• [About this exercise]
Could you tally the lines of the entries that carry the string "violations"? Reply with the number and nothing more.

• [Records to use]
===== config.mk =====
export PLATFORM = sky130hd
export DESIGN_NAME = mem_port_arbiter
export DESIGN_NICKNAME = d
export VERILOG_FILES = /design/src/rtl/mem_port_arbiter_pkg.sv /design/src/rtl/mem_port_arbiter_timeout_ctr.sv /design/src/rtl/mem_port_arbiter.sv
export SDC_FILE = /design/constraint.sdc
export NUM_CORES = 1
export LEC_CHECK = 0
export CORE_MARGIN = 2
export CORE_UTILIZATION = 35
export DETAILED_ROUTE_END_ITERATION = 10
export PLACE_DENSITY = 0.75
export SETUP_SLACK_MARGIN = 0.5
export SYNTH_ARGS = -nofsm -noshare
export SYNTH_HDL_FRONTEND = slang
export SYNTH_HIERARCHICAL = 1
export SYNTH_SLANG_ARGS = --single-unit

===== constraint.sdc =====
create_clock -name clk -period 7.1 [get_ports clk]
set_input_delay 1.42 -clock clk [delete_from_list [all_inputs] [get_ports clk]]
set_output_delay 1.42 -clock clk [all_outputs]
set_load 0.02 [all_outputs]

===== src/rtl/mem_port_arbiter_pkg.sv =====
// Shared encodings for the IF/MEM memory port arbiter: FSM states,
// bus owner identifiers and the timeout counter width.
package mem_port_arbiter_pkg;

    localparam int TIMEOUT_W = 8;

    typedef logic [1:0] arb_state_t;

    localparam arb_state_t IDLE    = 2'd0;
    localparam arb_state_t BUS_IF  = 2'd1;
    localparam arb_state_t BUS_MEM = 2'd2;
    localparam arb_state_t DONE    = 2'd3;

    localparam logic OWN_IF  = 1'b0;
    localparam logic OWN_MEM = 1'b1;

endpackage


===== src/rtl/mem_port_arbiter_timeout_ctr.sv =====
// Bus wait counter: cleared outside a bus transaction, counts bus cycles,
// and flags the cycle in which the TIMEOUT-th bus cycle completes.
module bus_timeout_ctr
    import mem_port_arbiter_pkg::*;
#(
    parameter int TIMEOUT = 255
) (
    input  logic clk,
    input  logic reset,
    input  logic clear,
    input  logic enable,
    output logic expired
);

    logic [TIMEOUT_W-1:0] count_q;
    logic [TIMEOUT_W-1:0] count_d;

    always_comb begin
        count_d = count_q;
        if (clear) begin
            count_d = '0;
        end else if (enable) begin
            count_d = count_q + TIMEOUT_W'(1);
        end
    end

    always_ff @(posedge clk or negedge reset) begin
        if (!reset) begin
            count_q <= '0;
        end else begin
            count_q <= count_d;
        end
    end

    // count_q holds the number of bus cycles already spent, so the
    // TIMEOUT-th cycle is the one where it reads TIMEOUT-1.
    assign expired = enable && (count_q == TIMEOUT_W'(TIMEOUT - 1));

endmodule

---

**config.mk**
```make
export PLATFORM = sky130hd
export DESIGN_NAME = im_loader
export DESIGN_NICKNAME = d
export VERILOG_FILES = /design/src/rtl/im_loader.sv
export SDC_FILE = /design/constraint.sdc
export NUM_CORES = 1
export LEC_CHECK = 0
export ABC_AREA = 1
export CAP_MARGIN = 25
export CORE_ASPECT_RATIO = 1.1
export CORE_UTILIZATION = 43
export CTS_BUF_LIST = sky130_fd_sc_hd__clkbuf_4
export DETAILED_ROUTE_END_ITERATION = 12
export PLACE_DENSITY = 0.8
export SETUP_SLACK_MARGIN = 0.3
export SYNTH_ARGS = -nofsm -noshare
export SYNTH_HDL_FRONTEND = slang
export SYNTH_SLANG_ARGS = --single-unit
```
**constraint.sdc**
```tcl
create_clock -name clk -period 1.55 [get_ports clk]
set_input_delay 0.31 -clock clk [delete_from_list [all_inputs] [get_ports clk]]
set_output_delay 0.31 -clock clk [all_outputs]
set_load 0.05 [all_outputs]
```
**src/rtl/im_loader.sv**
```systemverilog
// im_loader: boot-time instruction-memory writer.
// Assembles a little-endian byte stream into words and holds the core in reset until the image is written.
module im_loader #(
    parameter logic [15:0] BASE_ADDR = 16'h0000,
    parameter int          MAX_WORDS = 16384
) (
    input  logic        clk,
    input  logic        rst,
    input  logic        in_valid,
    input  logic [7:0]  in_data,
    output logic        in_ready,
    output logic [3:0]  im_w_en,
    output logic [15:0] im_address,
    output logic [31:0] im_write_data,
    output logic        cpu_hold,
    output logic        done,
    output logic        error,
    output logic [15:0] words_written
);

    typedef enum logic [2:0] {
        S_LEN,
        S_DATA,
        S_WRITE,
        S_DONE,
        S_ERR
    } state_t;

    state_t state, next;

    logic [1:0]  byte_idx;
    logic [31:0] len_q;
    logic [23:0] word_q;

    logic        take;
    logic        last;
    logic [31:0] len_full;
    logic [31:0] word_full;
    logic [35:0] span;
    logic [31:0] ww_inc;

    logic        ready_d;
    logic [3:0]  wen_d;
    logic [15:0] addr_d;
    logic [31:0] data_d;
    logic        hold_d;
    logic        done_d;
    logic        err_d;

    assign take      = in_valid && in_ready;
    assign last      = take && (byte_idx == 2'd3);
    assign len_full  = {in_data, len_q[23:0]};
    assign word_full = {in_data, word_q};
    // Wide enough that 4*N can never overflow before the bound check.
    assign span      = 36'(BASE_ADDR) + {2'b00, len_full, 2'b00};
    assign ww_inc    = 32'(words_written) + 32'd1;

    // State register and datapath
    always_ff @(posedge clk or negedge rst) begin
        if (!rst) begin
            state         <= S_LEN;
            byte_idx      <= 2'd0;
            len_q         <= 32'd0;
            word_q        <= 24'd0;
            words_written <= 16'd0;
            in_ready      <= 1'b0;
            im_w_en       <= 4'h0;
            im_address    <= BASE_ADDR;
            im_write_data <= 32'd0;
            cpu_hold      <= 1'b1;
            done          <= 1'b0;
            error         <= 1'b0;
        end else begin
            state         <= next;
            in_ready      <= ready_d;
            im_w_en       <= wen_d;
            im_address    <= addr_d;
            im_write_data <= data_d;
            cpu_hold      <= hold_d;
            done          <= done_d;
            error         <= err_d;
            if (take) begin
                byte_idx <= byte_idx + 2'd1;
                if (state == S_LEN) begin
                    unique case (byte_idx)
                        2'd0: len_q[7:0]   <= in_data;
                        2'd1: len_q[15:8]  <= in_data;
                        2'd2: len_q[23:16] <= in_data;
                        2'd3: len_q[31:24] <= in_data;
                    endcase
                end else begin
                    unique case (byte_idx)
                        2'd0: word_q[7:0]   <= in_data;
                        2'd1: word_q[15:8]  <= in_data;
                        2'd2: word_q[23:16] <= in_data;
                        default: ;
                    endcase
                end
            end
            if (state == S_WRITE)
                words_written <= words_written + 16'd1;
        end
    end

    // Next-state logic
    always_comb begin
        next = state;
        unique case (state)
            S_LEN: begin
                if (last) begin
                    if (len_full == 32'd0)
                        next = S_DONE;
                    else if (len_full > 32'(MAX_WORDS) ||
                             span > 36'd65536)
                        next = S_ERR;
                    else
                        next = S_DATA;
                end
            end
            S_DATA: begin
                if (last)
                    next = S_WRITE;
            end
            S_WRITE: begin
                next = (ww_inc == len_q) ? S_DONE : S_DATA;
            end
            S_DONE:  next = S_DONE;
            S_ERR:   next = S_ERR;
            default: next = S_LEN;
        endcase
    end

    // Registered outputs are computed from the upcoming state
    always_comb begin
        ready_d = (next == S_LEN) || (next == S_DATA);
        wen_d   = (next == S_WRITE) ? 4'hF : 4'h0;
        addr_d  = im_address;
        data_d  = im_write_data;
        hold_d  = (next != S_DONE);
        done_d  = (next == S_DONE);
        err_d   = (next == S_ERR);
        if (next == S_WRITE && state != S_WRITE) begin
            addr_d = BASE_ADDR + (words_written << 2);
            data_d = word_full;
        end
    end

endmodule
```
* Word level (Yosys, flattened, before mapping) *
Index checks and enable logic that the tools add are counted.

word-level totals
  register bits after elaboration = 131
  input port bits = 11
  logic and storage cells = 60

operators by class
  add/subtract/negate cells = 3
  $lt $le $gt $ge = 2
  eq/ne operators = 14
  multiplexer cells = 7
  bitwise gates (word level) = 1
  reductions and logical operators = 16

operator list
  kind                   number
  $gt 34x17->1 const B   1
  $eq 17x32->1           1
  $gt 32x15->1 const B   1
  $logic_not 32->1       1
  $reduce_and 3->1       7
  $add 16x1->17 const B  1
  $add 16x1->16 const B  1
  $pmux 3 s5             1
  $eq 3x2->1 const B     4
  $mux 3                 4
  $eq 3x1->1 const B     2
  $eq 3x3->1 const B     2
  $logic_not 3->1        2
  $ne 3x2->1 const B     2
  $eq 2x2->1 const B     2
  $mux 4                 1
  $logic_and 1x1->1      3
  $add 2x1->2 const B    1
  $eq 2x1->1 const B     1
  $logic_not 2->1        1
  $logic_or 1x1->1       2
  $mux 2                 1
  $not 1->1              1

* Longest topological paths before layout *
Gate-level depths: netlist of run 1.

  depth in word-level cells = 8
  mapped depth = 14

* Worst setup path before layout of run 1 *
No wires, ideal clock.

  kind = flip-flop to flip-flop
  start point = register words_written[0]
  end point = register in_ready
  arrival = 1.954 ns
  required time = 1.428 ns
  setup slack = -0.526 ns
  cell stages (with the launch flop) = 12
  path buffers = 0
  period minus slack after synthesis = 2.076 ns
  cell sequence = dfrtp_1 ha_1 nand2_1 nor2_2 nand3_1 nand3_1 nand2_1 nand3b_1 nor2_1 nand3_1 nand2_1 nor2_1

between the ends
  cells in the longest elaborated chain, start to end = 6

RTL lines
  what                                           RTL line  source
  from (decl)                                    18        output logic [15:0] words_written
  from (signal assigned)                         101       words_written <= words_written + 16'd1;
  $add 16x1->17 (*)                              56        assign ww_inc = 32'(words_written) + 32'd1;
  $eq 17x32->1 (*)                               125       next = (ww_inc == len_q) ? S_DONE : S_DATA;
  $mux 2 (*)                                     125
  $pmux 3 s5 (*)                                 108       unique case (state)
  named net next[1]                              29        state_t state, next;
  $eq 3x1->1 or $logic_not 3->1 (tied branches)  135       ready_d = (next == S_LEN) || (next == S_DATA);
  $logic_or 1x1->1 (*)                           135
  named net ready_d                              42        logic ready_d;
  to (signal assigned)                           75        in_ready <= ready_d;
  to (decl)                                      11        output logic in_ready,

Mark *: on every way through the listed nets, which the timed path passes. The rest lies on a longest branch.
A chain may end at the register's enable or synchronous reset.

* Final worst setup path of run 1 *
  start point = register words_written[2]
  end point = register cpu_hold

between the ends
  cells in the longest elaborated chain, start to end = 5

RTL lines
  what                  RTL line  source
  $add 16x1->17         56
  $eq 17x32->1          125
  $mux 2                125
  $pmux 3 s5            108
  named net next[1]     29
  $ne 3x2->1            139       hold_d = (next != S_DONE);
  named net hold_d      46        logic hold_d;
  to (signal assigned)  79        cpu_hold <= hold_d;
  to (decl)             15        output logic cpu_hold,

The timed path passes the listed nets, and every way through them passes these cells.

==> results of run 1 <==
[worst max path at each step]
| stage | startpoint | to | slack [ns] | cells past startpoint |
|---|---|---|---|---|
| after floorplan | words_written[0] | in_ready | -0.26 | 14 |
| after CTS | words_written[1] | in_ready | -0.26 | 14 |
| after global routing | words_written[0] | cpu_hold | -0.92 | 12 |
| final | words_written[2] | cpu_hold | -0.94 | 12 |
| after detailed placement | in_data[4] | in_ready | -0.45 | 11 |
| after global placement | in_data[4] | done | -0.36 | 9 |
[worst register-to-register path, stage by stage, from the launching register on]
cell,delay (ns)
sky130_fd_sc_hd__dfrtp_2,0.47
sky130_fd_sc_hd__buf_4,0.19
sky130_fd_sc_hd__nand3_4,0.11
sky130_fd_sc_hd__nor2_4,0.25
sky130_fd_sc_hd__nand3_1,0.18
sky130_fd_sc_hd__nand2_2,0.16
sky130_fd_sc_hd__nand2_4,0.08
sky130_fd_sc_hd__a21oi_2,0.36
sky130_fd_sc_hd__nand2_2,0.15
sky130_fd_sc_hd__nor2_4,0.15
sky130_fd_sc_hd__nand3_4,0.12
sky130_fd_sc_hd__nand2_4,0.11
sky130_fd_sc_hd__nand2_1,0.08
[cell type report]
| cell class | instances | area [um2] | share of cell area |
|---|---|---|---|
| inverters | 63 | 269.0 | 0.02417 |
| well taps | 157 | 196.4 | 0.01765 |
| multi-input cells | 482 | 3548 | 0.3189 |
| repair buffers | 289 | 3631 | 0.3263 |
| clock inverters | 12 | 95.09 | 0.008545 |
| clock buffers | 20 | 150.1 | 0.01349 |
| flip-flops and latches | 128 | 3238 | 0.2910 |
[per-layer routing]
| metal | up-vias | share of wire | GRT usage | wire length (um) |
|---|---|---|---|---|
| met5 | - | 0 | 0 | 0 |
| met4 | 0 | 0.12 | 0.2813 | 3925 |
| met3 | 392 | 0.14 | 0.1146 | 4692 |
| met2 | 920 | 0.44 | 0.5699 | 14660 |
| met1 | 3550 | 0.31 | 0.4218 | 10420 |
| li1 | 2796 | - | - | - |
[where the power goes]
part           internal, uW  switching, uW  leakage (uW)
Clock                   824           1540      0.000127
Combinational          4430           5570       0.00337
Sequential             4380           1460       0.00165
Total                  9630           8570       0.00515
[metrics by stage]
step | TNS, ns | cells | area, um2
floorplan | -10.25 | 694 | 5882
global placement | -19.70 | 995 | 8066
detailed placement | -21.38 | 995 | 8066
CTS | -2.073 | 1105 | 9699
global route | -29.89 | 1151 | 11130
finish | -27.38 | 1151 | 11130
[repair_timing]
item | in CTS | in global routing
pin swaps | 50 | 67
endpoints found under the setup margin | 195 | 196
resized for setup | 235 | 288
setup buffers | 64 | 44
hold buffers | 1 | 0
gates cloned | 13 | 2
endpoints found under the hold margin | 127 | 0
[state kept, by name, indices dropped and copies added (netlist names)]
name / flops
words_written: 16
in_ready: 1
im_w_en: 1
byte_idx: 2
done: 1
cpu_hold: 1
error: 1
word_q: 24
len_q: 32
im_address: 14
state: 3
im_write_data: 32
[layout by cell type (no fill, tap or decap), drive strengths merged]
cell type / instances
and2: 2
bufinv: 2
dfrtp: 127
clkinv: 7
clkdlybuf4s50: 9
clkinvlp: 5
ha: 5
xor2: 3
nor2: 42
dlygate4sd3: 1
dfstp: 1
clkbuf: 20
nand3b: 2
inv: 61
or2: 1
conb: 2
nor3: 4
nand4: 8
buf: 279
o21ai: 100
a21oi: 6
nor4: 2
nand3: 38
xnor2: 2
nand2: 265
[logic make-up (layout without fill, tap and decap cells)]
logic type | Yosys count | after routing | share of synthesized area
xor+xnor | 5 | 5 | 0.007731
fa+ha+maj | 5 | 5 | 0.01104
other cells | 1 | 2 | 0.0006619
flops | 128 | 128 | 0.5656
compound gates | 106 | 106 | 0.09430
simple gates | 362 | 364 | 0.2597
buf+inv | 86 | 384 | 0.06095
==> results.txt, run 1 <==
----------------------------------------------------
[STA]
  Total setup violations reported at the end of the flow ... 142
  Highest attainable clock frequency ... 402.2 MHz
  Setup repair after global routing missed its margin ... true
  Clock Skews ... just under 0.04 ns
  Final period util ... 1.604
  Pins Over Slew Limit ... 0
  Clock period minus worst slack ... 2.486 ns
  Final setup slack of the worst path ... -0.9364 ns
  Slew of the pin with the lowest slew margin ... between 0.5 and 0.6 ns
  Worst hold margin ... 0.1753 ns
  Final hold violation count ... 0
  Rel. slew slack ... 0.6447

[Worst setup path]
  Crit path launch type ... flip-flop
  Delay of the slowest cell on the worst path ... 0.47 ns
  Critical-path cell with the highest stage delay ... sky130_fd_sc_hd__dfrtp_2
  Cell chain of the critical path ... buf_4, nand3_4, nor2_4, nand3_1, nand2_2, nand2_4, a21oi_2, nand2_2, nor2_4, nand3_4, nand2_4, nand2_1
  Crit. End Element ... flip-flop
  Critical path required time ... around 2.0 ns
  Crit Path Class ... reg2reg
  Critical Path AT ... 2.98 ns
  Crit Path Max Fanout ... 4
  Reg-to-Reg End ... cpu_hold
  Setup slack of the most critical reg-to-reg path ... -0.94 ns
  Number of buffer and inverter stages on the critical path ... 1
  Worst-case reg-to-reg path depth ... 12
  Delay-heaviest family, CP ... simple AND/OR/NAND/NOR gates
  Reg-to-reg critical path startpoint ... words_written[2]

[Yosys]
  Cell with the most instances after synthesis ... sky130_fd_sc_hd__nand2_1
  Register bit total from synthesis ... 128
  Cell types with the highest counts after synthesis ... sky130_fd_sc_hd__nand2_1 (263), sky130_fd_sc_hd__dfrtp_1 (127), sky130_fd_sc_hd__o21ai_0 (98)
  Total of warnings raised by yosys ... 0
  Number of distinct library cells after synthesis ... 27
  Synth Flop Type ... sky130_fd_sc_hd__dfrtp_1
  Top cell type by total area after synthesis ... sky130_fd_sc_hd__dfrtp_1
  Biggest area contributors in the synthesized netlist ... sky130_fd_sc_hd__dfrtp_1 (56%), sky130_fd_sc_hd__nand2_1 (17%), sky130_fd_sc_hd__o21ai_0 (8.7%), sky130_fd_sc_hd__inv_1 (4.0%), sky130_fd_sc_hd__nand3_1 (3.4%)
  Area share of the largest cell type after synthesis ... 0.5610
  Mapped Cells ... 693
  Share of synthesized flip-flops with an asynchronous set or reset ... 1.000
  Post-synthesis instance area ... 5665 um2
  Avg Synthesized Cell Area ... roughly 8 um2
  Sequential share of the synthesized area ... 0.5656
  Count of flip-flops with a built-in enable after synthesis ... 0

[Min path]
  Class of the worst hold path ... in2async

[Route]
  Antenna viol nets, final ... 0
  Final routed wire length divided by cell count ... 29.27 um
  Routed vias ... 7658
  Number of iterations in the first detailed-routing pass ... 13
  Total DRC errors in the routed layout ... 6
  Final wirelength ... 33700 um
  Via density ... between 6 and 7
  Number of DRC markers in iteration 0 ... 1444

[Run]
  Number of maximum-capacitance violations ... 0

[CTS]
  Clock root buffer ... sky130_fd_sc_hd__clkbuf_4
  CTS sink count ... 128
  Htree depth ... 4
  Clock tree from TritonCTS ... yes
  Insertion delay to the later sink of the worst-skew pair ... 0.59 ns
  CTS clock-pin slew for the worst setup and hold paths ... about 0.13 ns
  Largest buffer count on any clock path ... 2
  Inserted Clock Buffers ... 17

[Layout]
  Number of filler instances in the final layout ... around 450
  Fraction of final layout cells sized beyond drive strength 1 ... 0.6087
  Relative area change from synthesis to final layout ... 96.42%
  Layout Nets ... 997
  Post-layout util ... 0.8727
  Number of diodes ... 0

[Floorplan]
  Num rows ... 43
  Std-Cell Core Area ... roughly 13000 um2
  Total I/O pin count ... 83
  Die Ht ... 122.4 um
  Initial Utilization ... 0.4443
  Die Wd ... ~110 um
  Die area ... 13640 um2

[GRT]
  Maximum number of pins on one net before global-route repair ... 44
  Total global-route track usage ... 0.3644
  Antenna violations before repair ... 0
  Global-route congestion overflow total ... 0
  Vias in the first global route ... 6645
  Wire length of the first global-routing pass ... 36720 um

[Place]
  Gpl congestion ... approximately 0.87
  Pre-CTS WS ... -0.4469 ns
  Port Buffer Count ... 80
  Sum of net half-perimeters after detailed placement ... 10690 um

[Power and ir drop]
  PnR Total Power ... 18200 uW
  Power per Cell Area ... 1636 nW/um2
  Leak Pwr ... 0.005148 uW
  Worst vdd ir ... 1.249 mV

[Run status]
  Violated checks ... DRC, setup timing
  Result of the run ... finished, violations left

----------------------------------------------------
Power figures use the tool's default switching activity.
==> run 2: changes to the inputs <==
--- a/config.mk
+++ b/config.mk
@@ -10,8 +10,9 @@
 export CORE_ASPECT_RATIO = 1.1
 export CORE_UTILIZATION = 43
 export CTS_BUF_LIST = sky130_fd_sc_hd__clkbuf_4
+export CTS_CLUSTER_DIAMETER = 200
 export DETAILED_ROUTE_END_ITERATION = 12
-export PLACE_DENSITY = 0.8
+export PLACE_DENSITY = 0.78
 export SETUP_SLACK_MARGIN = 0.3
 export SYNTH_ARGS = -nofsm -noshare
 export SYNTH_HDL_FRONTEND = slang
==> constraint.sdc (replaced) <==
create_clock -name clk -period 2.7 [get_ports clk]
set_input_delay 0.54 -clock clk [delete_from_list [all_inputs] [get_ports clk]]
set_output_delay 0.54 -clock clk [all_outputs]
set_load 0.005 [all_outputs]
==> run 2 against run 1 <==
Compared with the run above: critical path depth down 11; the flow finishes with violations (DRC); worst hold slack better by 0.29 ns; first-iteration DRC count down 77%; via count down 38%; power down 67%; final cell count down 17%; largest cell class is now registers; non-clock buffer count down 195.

• [Result]
5